▶ _Goal of the exercise_: From the material below, copy each line that holds the word "tempcount".

········

`design/flow/run.sh`:
```
#!/bin/bash
# the make line also repeats each setting of config.mk as NAME=value (left out here)
make -C /OpenROAD-flow-scripts/flow DESIGN_CONFIG=/design/flow/config.mk WORK_HOME=/design/flow/orfs CLKGATE_MAP_FILE= finish
```
`design/flow/constraint.sdc`:
```
create_clock -name core_clock -period 12.0 [get_ports {clk}]
set_input_delay 2.4000 -clock core_clock [delete_from_list [all_inputs] [get_ports {clk}]]
set_output_delay 2.4000 -clock core_clock [all_outputs]
set_load 0.01 [all_outputs]
```
`design/flow/config.mk`:
```
export PLATFORM = sky130hd
export DESIGN_NAME = AProject2
export DESIGN_NICKNAME = AProject2
export VERILOG_FILES = /design/flow/design.v
export SDC_FILE = /design/flow/constraint.sdc
export NUM_CORES = 4
export LEC_CHECK = 0
export ABC_AREA = 1
export CAP_MARGIN = 20
export CORE_MARGIN = 2
export CORE_UTILIZATION = 72
export CTS_CLUSTER_DIAMETER = 41
export CTS_CLUSTER_SIZE = 83
export HOLD_SLACK_MARGIN = -0.08
export PLACE_DENSITY = 0.67
export SETUP_SLACK_MARGIN = 1.97
export SLEW_MARGIN = 20
```
`design/flow/design.v`:
```
`timescale 1ns / 1ps
module AProject2(led,lednext,switch,switchnext,btn, clk, rst, a, b, c, d, e, f, g, an
    );
input [3:0] btn; 
input [4:0] switch;
input [2:0] switchnext;
input clk; 
input rst;                                   
output a, b, c, d, e, f, g;  
output [3:0] an; 
output [4:0] led;
output [2:0] lednext;
reg a, b, c, d, e, f, g;  
reg [3:0] an;
reg slow_clock;
integer i;
integer count;
integer led_count;
integer guess;
integer guess_count;
integer guess_count2;
integer guess_count3;
reg countPL1;
reg countPL2;
reg countPL2values;
reg tempcount;
reg equaltemp;
reg freeze;
reg switchnextcount;
reg [4:0] led;
reg [2:0] lednext;
reg [4:0] dig;
reg [5:0] button0;
reg [5:0] button1;
reg [5:0] button2;
reg [5:0] button3;
reg [5:0] player1_0;
reg [5:0] player1_1;
reg [5:0] player1_2;
reg [5:0] player1_3;
reg [5:0] player2_0;
reg [5:0] player2_1;
reg [5:0] player2_2;
reg [5:0] player2_3;
reg [19:0] player1_full;
reg [19:0] player2_full;
wire slow_tick = (count > 900) && (slow_clock == 1'b0);
always @(posedge clk) 
begin
	if (rst)
	begin
		count<=0;
		slow_clock<=0;
	end
	else if (count > 900)
	begin
		count<=1;
		slow_clock<=~slow_clock;
	end
	else
		count<=count+1;
end
always @(posedge clk) 
if (rst)
begin
	a=0; b=0; c=0; d=0; e=0; f=0; g=0;
	an=0; led=0; lednext=0; dig=0;
	led_count=0;
	guess=0; guess_count=0; guess_count2=0; guess_count3=0;
	countPL1=0; countPL2=0; countPL2values=0;
	tempcount=0; equaltemp=0; freeze=0; switchnextcount=0;
	button0=0; button1=0; button2=0; button3=0;
	player1_0=0; player1_1=0; player1_2=0; player1_3=0;
	player2_0=0; player2_1=0; player2_2=0; player2_3=0;
	player1_full=0; player2_full=0;
end
else if (slow_tick)
begin
	if(freeze==0)
	begin
		led=switch;
		lednext=switchnext;
	end
	if (switch[4] == 0)                                 
	begin
		an=4'b 1111;
		button0=5'b00000;							
		button1=5'b10001;							
		button2=5'b00001;							
		button3=5'b00100;	
		countPL1=0;
		countPL2=0;
		countPL2values=0;
		tempcount=0;
		equaltemp=0;
		freeze=0;
		guess=0;
		guess_count=0;
		guess_count2=0;
		guess_count3=0;			
		player1_0=0;
		player1_1=0;
		player1_2=0;
		player1_3=0;
		player2_0=0;
		player2_1=0;
		player2_2=0;
		player2_3=0;
		player1_full=0;
		player2_full=0;			
	end
   else
		if(freeze==1)
		begin
			if (led_count > 5000) 
			begin 
				led_count=0;
				led=~led; 
				lednext=~lednext;
			end 
			led_count = led_count+1; 
		end
		if(switchnext[2]==1)								 
		begin
			if(switchnextcount==0)
			begin
				button0=player2_0;
				button1=player2_1;
				button2=player2_2;
				button3=player2_3;
				switchnextcount=1;
			end	
		end
		else
		begin
		switchnextcount=0;
		end
	 	if(switchnext[1]==0)									 
		begin
			if(countPL1==0)
			begin
				button0=5'b00000;
				button1=5'b10001;
				button2=5'b00001;
				button3=5'b00100;	
				countPL1=1;
				countPL2=0;
			end
		end
      begin 
			case (an)
				4'b 1110: an=4'b 1101;	
				4'b 1101: an=4'b 1011;  
				4'b 1011: an=4'b 0111;
				4'b 0111: an=4'b 1110;
				4'b 1111:an=4'b 0111;				
				default: an=1111; 
			endcase
			case (an)
				4'b 0111:  
				begin
					if(btn == 4'b0001)
					begin
						if(freeze==0)
						begin
							button0=switch;
							dig=button0;  
						end			
					end
					else
					begin
						dig=button0;
					end
				end
				4'b 1011: 
				begin
					if(btn == 4'b0010)
					begin
						if(freeze==0)
						begin								
							button1=switch;
							dig=button1;
						end
					end
					else
					begin
						dig=button1;
					end
				end	 
				4'b 1101: 
				begin
					if(btn == 4'b0100)
					begin
						if(freeze==0)
						begin								
							button2=switch;
							dig=button2;
						end
					end
					else
					begin
						dig=button2;
					end
				end
				4'b1110:  
				begin
					if(btn == 4'b1000)
					begin
						if(freeze==0)
						begin
							button3=switch;
							dig=button3;
						end
					end
					else
					begin
						dig=button3;
					end	
				end
			endcase
			if(switchnext[1]==1)														 
			begin
				if(countPL2==0)
				begin
					player1_0=button0;						     					 
					player1_1=button1;
					player1_2=button2;
					player1_3=button3;
					player1_full[4:0]=player1_0;
					player1_full[9:5]=player1_1;
					player1_full[14:10]=player1_2;
					player1_full[19:15]=player1_3;
					button0=5'b00000;
					button1=5'b10010;
					button2=5'b00001;
					button3=5'b00100;	
					countPL1=0;
					countPL2=1;
				end
				if(switchnext[0]==1)													 
				begin
					if(countPL2values==0)
					begin					
						player2_0=button0;						     					 
						player2_1=button1;
						player2_2=button2;
						player2_3=button3;
						player2_full[4:0]=player2_0;
						player2_full[9:5]=player2_1;
						player2_full[14:10]=player2_2;
						player2_full[19:15]=player2_3;								
						countPL2values=1;
					end
				end
				if(switchnext[0]==0)													 
				begin
					if(countPL2values==1)
					begin
						if(player2_full < player1_full)     					 
						begin
							button0=5'b 00000;
							button1=5'b 00011;
							button2=5'b 00001;
							button3=5'b 10010;
							guess=guess+1;
							countPL2values=0;
						end
						if(player2_full > player1_full)      					 
						begin
							button0=5'b 00000;
							button1=5'b 00101;
							button2=5'b 00010;
							button3=5'b 10010;
							guess=guess+1;
							countPL2values=0;
						end
						if(player2_full == player1_full)
						begin
							if(equaltemp==0)
							begin
								guess=guess+1;
								equaltemp=1;
							end
							if(guess>=1000 && guess<10000)
							begin
								guess=guess-1000;
								guess_count3=guess_count3+1;
							end												
							if(guess>=100 && guess<1000)
							begin
								guess=guess-100;
								guess_count2=guess_count2+1;
							end
							if(guess>=10 && guess<100)
							begin
								guess=guess-10;
								guess_count=guess_count+1;													
							end
							if(guess<10)
							begin
								if(tempcount==0)
								begin
									guess=guess+16;
									guess_count=guess_count+16;
									guess_count2=guess_count2+16;
									guess_count3=guess_count3+16;														
									tempcount=1;
								end
								button0=guess;
								button1=guess_count;
								button2=guess_count2;
								button3=guess_count3;
								led=0;
								lednext=0;
								countPL2values=0;
								freeze=1;
							end
						end											
					end
				end
			end
		end
		case (dig) 
		  5'b11111:  begin   
							a=0; b=1; c=1; d=1; e=0; f=0; g=0;  
						 end
		  5'b11110:  begin    
							a=0; b=1; c=1; d=0; e=0; f=0; g=0;  
						 end
		  5'b11101:  begin   
							a=1; b=0; c=0; d=0; e=0; f=1; g=0;  
						 end
		  5'b11100:  begin    
							a=0; b=1; c=1; d=0; e=0; f=0; g=1;  
						 end
		  5'b11011:  begin    
							a=1; b=1; c=0; d=0; e=0; f=0; g=0;  
						 end
		  5'b11010:  begin    
							a=0; b=0; c=0; d=1; e=0; f=0; g=0;  
						 end
		  5'b11001:  begin    
							a=0; b=0; c=0; d=1; e=1; f=0; g=0;  
						 end
		  5'b11000:  begin    
							a=0; b=0; c=0; d=0; e=0; f=0; g=0;  
						 end
		  5'b10111:  begin   
							a=0; b=0; c=0; d=1; e=1; f=1; g=1;  
						 end
		  5'b10110:  begin    
							a=0; b=1; c=0; d=0; e=0; f=0; g=0;  
						 end	
		  5'b10101:  begin    
							a=0; b=1; c=0; d=0; e=1; f=0; g=0;  
						 end
		  5'b10100:  begin    
							a=1; b=0; c=0; d=1; e=1; f=0; g=0;  
						 end
		  5'b10011:  begin    
							a=0; b=0; c=0; d=0; e=1; f=1; g=0;  
						 end 
		  5'b10010:  begin     
							a=0; b=0; c=1; d=0; e=0; f=1; g=0;    
						 end 
		  5'b10001:  begin     
							a=1; b=0; c=0; d=1; e=1; f=1; g=1;  
						 end 
		  5'b10000:  begin    
							a=0; b=0; c=0; d=0; e=0; f=0; g=1;  
						 end 
		  5'b00001:  begin    
							a=1; b=1; c=1; d=0; e=0; f=0; g=1;     
						 end
		  5'b00010:  begin    
							a=1; b=0; c=0; d=1; e=0; f=0; g=0;     
						 end	
		  5'b00011:  begin    
							a=1; b=1; c=0; d=0; e=0; f=1; g=0;     
						 end			 
		  5'b00100:  begin    
							a=0; b=0; c=1; d=1; e=0; f=0; g=0;     
						 end
		  5'b00101:  begin    
							a=1; b=1; c=1; d=1; e=0; f=1; g=1;     
						 end
		  5'b00110:  begin    
							a=1; b=0; c=0; d=0; e=0; f=0; g=1;     
						 end
		  5'b00111:  begin    
							a=0; b=1; c=0; d=0; e=1; f=0; g=1;     
						 end
		  5'b01000:  begin    
							a=1; b=0; c=0; d=0; e=1; f=0; g=0;     
						 end					 
		  5'b00000:  begin    
							a=1; b=1; c=1; d=1; e=1; f=1; g=1;      
						 end 	
		  default:  begin    
							a=1; b=1; c=1; d=1; e=1; f=1; g=1;  
						end 
		endcase 
	end
endmodule
```
==> results_dict.tcl, run 1 <==
# implementation run metrics
set metrics [dict create \
    outcome "did not finish" \
    outcome.stop_stage "5_1_grt" \
    first_reported_error "[ERROR GRT-0232] Routing congestion too high. Check the congestion heatmap in the GUI." \
    pin_count 33 \
    yosysTopAreaCell "dfxtp_1" \
    ctsRootBufferMaster "clkbuf_16" \
    finalWeightedCongestion 1.13 \
    ranking_of_synthesized_cells_by_instance_count "1099 x nand2_1, 445 x inv_1, 398 x nor2_1" \
    ys_cells 3879 \
    ys_sh_aoi_pct 18.8 \
    pre_cts_slack_ns -0.428 \
    synth-edff-count 0 \
    cts_max_path_buffers 3 \
    postSynthCellCount 3879 \
    floorplan.die_area_mm2 0.0320 \
    synthFlopType "dfxtp_1" \
    die_height_um 179 \
    post_synth_mux_area_share_pct 0 \
    top_cells_by_area "dfxtp_1 20%, nand2_1 19%, inv_1 7.6%" \
    design.core.area_mm2 0.0303 \
    synth.cellmix.adderShare_pct 2.27 \
    track_usage_pct 69.0 \
    floorplan.nets 3933 \
    post_synth_main_logic_family "simple AND/OR/NAND/NOR gates" \
    rows 64 \
    post_place_cell_area_mm2 0.0230 \
    synth.cellmix.xorXnorShare_pct 1.35 \
    ys_seq_share_pct 20.3 \
    port-buffer-count 32 \
    area_figure_in_the_yosys_stat_output_mm2 0.0220 \
    ys_types 66 \
    synth-simple-area-share_pct 45.0 \
    synthesis.area_mm2 0.0220 \
    yosysTopAreaCellShare_pct 20.3 \
    cts-htree-levels 2 \
    clock_sink_count 223 \
    fp-utilization_pct 72.6 \
    placed_instances 4246 \
    synth_area_per_cell_um2 5.68 \
    post-dp-hpwl_um 57800 \
    most_instantiated_library_cell_after_synthesis "nand2_1" \
    cts_hold_buf 0 \
    synthArstFlopShare_pct 0 \
    remaining_global_route_overflow 18 \
    ys_warn_count 1 \
    die_width_um 179 \
    cts-buffers-inserted 38 \
    ys.flops 223 \
]
## metrics by stage
stage                     util (%)  hold slack (ns)  power [mW]  TNS [ns]
after detailed placement      75.8            0.456        1.37    -17.44
after CTS                     85.1            0.466        2.59         0
after floorplan                  -            0.438        1.20         0
after global placement        75.8            0.452        1.36   -0.0370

········

▶ _Response below_:
reg tempcount;
	tempcount=0; equaltemp=0; freeze=0; switchnextcount=0;
		tempcount=0;
								if(tempcount==0)
									tempcount=1;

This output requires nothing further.